Of the lines listed below, return exactly those that run from the line containing "endpoints found under the setup margin,10,34" through the line containing "-- logic make-up", both included.

Supplied data below:

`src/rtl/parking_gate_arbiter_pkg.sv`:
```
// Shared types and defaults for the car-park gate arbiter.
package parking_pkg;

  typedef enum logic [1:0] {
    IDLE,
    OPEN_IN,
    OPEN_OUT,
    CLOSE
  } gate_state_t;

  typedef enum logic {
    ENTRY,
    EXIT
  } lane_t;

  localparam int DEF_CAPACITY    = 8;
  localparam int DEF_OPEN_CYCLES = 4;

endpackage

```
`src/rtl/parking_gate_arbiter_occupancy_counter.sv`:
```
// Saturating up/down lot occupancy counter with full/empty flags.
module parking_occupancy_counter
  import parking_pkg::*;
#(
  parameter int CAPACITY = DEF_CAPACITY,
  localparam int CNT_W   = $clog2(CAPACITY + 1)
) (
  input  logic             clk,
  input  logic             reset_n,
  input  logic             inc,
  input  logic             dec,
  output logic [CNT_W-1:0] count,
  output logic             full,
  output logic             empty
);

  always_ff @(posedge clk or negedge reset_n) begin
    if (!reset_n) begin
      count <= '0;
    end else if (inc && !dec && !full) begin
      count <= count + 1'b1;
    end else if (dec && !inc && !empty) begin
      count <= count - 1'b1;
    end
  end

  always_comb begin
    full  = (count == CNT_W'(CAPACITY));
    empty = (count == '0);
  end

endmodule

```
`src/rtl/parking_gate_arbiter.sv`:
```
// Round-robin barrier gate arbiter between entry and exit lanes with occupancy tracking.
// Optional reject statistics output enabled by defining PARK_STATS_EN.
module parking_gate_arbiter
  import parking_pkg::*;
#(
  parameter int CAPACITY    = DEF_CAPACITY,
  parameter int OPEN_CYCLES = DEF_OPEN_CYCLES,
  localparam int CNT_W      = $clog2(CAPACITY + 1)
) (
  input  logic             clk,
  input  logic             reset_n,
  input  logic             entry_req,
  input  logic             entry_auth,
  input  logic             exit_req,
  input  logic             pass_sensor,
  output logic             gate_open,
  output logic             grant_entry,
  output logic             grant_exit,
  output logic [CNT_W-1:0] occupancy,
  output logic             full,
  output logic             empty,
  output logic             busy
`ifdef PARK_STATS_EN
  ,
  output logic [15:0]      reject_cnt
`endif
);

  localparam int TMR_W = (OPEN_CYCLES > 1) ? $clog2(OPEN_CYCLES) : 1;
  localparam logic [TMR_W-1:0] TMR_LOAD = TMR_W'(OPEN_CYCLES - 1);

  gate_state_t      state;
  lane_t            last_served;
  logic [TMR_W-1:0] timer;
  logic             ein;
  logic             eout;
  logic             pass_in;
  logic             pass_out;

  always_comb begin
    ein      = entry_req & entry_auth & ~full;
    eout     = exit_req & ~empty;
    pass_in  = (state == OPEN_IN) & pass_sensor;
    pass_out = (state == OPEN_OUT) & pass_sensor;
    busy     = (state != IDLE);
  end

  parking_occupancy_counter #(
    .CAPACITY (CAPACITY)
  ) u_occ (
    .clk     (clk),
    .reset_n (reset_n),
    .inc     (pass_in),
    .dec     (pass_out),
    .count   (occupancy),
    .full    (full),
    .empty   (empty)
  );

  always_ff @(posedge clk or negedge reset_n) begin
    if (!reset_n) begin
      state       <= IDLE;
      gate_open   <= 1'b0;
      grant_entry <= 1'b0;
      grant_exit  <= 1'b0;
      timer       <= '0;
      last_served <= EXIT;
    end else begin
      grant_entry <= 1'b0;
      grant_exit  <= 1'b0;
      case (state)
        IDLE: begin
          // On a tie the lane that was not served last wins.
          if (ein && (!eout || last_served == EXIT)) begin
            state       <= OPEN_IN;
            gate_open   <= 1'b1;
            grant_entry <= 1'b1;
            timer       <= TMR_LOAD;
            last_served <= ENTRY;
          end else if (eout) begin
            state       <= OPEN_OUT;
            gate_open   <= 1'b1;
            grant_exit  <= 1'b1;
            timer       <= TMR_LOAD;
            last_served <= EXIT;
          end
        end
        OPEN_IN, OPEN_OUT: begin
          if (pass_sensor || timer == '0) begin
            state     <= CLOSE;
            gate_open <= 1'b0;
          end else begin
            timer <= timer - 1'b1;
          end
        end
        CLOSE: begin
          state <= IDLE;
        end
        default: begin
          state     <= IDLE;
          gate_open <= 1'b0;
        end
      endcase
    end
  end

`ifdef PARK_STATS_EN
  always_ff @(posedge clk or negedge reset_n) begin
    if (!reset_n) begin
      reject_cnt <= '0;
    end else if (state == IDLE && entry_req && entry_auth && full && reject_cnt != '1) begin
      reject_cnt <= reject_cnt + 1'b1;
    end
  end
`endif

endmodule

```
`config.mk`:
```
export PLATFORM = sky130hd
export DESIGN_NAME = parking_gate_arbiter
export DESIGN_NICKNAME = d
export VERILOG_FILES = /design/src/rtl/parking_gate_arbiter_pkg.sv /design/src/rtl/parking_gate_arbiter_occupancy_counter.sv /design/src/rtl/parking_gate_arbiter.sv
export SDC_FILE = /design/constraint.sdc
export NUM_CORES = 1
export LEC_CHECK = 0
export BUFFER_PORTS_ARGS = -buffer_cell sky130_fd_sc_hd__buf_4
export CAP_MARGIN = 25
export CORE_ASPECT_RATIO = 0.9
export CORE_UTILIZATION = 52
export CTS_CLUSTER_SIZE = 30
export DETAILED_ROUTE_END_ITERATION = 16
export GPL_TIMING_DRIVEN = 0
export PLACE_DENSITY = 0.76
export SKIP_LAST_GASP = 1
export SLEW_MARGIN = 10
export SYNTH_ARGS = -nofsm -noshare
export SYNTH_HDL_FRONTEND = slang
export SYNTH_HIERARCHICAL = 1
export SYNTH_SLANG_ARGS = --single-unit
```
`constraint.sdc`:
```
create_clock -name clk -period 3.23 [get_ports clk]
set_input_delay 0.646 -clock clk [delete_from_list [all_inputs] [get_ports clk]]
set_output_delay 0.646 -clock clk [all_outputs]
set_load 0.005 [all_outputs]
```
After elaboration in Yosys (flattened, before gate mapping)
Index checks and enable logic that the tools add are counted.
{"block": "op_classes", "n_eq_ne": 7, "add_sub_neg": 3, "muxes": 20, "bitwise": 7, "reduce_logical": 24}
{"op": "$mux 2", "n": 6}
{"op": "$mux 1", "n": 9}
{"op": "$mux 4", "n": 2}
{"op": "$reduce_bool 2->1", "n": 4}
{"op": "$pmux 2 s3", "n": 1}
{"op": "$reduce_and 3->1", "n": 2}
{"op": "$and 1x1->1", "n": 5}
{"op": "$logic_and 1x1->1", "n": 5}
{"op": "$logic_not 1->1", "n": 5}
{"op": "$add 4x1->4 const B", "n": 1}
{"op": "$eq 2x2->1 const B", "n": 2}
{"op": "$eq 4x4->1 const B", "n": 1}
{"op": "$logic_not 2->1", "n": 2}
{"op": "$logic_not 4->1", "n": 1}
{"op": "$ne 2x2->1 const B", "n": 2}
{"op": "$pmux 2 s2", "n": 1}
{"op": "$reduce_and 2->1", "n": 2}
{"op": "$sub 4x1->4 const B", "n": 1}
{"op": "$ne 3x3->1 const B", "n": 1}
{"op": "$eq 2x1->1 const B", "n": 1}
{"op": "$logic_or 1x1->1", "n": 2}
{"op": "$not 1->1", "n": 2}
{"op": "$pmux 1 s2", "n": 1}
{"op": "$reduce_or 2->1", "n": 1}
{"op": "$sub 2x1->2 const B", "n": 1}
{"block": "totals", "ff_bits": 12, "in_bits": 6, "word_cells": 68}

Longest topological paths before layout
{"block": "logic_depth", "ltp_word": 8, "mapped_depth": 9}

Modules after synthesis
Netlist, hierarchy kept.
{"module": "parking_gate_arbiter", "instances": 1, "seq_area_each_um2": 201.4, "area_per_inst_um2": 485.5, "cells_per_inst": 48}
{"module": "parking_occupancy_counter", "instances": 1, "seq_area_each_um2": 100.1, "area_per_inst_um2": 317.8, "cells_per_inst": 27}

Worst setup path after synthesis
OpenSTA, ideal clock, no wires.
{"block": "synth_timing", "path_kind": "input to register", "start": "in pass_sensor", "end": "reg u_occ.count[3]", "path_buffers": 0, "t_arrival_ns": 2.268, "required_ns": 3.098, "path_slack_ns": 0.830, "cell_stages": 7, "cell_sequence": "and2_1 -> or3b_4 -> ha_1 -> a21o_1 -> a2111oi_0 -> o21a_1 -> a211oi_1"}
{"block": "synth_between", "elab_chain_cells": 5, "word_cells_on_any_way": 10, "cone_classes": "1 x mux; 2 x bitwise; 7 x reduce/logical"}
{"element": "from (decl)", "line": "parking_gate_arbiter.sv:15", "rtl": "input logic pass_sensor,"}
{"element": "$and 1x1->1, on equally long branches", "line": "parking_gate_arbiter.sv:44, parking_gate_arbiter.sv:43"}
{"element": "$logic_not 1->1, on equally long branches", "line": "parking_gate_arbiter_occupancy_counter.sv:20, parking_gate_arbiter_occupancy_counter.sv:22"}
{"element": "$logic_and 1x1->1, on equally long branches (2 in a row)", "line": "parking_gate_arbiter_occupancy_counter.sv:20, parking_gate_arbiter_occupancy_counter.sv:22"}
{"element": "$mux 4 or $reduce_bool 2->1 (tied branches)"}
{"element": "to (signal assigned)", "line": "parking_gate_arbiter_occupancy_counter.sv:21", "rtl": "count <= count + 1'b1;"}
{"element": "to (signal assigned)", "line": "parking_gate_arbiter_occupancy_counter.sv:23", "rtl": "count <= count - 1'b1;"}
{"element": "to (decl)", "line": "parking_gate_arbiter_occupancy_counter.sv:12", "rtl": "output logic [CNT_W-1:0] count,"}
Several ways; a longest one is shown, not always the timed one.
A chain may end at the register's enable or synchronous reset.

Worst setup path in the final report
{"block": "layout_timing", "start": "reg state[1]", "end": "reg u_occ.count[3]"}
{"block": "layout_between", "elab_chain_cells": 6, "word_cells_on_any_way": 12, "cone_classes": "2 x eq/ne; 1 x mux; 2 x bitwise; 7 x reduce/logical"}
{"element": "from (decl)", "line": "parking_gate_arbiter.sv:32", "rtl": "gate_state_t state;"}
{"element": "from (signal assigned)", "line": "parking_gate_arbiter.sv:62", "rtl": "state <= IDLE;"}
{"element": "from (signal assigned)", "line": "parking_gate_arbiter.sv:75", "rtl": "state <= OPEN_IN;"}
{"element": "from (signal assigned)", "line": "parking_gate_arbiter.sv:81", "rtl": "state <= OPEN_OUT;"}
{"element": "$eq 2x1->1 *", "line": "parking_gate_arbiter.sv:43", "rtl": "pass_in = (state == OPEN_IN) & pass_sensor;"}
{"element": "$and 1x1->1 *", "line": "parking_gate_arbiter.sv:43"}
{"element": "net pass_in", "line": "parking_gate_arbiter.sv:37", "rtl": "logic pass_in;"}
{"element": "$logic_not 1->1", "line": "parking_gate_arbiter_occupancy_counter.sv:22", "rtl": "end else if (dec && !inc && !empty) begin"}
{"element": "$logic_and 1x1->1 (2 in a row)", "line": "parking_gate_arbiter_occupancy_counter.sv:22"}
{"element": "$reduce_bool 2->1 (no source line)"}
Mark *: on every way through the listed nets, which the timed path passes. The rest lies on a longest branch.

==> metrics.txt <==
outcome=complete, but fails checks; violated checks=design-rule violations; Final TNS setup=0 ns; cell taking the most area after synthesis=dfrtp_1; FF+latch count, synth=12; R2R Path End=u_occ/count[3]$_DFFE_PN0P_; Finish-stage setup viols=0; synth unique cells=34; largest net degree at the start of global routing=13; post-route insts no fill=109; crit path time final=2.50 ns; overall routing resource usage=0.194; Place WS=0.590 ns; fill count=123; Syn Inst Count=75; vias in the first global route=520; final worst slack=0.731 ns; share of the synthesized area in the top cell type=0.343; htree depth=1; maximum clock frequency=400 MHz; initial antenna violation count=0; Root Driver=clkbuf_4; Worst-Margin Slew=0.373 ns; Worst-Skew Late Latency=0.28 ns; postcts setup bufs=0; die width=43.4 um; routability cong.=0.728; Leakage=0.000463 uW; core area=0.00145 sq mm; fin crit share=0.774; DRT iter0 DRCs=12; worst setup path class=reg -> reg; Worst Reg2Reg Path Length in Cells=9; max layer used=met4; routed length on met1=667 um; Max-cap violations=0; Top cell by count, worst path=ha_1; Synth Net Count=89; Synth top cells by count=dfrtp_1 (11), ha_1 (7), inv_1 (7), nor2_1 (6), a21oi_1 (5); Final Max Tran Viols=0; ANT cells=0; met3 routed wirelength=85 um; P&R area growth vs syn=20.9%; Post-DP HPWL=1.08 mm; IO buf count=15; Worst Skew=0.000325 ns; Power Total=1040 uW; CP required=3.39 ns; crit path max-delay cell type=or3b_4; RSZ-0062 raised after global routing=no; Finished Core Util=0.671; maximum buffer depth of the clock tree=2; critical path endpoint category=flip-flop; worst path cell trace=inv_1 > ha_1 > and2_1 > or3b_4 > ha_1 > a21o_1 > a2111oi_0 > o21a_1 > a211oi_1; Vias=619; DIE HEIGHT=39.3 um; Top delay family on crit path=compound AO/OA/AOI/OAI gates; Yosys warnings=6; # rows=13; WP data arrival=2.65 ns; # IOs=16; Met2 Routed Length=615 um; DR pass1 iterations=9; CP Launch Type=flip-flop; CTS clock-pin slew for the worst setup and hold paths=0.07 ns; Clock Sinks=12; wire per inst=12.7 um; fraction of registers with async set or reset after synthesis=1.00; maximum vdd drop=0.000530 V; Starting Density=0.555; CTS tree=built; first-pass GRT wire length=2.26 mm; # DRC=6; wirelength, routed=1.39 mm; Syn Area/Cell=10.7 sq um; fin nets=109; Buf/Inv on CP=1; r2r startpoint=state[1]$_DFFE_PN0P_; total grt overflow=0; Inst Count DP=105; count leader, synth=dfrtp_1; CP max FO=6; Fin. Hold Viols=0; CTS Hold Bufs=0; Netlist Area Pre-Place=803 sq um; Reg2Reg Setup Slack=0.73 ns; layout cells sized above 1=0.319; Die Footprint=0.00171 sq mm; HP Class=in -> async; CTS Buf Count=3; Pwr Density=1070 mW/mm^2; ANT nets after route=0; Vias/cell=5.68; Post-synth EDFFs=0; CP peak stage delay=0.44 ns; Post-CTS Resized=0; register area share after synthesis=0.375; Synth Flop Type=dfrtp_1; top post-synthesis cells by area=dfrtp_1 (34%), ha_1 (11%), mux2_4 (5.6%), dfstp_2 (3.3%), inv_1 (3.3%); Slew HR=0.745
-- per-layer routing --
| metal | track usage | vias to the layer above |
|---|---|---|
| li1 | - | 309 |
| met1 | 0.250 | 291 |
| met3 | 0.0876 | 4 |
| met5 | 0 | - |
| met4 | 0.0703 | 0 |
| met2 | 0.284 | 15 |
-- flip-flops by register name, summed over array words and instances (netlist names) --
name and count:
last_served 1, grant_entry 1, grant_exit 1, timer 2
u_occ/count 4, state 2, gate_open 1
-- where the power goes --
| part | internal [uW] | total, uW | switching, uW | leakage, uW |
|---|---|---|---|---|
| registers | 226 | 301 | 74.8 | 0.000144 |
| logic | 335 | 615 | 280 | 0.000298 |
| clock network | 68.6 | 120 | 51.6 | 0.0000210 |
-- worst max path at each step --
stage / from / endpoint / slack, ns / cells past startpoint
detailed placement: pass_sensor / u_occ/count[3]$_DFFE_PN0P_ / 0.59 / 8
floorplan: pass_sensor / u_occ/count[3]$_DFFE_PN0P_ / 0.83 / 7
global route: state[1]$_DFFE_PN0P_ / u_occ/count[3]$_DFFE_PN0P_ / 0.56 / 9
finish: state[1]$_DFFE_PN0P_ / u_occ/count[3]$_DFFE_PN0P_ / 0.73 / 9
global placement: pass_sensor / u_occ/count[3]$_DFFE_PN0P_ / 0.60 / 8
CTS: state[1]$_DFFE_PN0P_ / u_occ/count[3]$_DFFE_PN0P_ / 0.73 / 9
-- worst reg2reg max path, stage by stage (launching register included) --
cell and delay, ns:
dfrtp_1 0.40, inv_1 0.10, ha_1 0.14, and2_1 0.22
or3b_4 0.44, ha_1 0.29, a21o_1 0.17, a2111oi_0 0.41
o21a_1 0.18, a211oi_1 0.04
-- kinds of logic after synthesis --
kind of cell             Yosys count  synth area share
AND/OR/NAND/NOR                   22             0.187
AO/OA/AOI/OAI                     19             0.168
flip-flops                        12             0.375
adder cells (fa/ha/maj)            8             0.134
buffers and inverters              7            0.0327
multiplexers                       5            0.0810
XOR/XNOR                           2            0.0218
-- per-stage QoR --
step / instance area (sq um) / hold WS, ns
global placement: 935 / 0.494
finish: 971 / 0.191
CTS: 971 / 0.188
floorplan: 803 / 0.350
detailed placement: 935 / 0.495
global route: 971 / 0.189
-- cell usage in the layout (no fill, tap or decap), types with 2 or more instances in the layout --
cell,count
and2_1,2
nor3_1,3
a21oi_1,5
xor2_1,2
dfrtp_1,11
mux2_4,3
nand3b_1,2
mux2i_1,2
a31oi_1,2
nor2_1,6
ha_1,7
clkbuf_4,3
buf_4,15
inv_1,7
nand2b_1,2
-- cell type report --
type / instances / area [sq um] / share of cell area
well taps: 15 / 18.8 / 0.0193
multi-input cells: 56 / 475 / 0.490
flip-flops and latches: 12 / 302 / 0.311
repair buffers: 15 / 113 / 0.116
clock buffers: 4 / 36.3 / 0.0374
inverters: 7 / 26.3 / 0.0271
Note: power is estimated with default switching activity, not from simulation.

End of Supplied data.
Supplied data below:

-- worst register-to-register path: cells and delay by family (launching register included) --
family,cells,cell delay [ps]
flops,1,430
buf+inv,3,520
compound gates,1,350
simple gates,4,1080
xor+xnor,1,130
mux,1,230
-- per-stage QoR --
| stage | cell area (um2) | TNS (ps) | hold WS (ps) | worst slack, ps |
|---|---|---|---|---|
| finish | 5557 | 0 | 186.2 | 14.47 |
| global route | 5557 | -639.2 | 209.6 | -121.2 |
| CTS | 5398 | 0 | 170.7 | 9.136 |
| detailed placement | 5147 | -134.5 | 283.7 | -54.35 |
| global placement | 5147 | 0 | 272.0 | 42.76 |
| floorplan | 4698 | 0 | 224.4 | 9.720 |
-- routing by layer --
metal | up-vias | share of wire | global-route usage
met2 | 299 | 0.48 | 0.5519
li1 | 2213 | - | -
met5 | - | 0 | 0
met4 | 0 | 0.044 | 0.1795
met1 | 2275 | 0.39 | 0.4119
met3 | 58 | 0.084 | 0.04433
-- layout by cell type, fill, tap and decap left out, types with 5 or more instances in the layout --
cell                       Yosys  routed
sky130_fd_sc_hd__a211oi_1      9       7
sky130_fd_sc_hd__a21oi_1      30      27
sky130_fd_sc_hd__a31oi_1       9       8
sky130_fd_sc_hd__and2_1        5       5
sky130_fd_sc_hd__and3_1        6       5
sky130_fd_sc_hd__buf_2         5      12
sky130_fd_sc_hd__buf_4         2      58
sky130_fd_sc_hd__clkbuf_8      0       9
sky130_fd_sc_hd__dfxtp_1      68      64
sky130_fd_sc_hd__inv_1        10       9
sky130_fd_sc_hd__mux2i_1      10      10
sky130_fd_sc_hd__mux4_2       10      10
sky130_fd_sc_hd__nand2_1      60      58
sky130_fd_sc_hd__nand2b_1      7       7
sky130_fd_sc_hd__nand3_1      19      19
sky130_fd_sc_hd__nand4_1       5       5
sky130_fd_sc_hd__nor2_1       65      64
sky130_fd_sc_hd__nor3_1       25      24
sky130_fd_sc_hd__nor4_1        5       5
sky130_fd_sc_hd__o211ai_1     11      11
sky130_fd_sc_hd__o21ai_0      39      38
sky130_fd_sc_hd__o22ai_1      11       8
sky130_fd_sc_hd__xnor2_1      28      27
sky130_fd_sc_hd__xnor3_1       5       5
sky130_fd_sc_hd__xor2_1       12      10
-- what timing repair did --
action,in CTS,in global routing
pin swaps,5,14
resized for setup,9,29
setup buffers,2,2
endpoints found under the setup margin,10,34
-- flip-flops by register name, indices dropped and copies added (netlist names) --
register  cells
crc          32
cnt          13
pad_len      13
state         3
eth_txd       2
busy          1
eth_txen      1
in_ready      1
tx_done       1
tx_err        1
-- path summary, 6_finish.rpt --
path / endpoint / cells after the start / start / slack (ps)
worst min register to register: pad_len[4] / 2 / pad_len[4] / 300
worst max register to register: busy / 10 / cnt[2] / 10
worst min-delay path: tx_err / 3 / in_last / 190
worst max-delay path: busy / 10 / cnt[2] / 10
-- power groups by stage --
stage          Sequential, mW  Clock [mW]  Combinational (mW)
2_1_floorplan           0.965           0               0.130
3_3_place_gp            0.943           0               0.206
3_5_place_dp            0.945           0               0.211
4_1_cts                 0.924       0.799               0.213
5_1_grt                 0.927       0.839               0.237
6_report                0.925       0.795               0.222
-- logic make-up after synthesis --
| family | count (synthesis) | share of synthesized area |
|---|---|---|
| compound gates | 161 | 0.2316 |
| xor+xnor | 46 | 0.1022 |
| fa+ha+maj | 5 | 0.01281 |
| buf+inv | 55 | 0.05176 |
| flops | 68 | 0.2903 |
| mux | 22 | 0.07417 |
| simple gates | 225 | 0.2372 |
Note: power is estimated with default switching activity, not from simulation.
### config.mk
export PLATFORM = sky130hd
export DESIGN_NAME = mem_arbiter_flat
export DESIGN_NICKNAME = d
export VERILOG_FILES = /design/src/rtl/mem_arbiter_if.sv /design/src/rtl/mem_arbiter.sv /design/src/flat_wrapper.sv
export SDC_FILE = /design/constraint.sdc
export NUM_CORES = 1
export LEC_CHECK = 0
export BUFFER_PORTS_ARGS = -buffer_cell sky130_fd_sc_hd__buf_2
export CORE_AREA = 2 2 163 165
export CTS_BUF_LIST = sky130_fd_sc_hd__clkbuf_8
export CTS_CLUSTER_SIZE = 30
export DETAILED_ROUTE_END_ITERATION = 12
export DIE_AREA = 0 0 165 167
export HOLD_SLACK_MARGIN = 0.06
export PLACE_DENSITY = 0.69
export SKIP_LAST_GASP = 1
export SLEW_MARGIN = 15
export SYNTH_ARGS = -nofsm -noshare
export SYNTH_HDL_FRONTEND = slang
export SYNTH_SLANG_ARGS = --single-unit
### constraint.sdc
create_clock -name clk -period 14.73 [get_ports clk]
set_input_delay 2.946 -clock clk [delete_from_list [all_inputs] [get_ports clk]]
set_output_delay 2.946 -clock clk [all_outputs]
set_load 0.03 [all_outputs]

End of Supplied data.

--- Answer space ---
endpoints found under the setup margin,10,34
-- flip-flops by register name, indices dropped and copies added (netlist names) --
register  cells
crc          32
cnt          13
pad_len      13
state         3
eth_txd       2
busy          1
eth_txen      1
in_ready      1
tx_done       1
tx_err        1
-- path summary, 6_finish.rpt --
path / endpoint / cells after the start / start / slack (ps)
worst min register to register: pad_len[4] / 2 / pad_len[4] / 300
worst max register to register: busy / 10 / cnt[2] / 10
worst min-delay path: tx_err / 3 / in_last / 190
worst max-delay path: busy / 10 / cnt[2] / 10
-- power groups by stage --
stage          Sequential, mW  Clock [mW]  Combinational (mW)
2_1_floorplan           0.965           0               0.130
3_3_place_gp            0.943           0               0.206
3_5_place_dp            0.945           0               0.211
4_1_cts                 0.924       0.799               0.213
5_1_grt                 0.927       0.839               0.237
6_report                0.925       0.795               0.222
-- logic make-up after synthesis --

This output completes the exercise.